**Data supplied**
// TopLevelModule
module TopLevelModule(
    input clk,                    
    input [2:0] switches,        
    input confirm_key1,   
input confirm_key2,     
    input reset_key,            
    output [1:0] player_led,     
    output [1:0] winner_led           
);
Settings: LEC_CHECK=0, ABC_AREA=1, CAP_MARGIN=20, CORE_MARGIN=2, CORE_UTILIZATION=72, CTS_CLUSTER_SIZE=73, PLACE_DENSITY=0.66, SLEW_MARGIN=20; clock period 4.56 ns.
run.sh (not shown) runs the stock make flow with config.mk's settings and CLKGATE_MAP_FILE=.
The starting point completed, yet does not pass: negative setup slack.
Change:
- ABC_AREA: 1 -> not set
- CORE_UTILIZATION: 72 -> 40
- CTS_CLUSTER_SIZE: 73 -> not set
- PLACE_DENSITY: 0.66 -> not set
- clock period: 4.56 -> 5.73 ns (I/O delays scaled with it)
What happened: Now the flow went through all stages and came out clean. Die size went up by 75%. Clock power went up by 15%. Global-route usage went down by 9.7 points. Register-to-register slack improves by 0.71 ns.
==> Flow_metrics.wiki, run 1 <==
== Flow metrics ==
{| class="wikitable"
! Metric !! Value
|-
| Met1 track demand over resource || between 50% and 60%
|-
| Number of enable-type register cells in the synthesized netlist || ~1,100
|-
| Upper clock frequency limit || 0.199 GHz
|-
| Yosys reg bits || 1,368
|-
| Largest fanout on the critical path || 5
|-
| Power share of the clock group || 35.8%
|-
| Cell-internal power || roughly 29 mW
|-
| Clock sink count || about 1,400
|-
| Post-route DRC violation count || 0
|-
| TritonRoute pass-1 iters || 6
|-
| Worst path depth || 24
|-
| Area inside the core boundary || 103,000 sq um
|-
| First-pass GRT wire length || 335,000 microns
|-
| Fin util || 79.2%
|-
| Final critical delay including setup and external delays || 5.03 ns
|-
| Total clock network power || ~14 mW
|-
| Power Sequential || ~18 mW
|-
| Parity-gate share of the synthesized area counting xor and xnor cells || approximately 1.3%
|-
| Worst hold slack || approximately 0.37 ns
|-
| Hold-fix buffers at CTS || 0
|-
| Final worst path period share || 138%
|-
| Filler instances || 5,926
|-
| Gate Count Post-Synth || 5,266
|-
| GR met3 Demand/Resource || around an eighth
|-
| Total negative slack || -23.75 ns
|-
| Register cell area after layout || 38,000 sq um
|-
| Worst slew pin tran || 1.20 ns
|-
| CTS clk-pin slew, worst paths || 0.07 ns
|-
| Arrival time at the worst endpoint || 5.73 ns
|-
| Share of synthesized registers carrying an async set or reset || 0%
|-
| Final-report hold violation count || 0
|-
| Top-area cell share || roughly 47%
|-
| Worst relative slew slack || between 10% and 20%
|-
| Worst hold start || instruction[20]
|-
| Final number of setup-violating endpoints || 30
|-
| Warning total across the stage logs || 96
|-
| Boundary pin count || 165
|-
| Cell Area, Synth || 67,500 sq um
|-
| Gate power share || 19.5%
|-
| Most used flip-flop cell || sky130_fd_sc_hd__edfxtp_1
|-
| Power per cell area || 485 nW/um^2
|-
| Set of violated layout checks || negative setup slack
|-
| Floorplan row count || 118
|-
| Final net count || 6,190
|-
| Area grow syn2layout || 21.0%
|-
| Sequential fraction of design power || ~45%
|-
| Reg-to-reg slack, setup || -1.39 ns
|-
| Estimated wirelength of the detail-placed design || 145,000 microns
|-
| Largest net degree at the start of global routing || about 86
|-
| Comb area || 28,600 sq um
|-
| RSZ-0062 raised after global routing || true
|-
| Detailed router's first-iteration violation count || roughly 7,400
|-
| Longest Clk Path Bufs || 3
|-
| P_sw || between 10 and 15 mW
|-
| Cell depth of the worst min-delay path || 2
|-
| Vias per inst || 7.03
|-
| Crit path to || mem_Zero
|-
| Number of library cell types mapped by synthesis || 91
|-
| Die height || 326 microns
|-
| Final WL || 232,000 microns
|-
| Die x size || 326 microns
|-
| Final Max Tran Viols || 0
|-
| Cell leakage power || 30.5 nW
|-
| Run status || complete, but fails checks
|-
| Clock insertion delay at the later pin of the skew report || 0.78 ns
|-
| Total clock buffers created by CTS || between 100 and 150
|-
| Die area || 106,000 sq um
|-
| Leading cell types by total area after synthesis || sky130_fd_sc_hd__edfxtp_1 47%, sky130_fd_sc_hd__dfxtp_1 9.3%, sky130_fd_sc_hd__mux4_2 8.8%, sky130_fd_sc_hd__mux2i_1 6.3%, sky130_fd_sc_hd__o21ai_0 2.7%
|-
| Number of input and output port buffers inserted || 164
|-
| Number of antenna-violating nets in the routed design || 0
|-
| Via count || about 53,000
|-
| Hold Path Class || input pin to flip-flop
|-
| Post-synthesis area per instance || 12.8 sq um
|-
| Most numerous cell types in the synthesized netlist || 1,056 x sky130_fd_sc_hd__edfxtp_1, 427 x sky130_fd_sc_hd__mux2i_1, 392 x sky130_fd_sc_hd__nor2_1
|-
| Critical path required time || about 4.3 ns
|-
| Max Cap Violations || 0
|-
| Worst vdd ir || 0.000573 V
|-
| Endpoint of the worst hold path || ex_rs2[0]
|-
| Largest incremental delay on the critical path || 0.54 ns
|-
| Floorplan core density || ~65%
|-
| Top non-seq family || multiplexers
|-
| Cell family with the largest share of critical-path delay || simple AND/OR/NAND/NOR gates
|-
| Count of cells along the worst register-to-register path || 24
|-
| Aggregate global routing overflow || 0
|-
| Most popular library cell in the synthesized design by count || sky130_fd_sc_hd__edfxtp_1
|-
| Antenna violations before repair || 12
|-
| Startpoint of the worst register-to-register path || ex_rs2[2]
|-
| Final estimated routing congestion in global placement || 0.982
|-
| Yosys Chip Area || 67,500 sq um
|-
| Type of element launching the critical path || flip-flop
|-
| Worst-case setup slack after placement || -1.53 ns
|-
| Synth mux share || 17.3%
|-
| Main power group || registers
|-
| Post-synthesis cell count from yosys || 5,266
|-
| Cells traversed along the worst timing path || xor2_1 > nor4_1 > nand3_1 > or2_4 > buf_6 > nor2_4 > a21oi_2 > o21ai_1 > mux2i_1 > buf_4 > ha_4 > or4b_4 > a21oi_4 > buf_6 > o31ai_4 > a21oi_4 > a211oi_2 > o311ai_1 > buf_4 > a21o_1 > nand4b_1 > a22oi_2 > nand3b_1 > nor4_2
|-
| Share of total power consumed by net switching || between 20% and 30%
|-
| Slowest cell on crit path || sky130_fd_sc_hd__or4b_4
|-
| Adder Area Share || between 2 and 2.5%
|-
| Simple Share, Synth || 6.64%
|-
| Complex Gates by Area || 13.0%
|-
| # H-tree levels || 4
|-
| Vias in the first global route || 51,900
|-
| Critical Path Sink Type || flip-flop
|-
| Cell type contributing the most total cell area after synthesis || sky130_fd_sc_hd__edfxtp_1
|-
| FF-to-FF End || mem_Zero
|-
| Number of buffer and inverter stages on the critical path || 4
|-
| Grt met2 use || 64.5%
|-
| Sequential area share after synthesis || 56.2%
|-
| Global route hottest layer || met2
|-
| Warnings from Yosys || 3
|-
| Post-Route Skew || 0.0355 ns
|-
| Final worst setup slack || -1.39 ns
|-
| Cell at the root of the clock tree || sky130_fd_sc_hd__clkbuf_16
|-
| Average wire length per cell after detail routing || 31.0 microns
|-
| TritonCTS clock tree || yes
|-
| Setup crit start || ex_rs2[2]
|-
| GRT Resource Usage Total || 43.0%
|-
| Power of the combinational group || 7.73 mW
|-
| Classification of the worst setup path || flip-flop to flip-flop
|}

**Work instructions**
Every line containing the word "about" should be copied from the material.

**Reply to the exercise**
| Clock sink count || about 1,400
| Largest net degree at the start of global routing || about 86
| Via count || about 53,000
| Critical path required time || about 4.3 ns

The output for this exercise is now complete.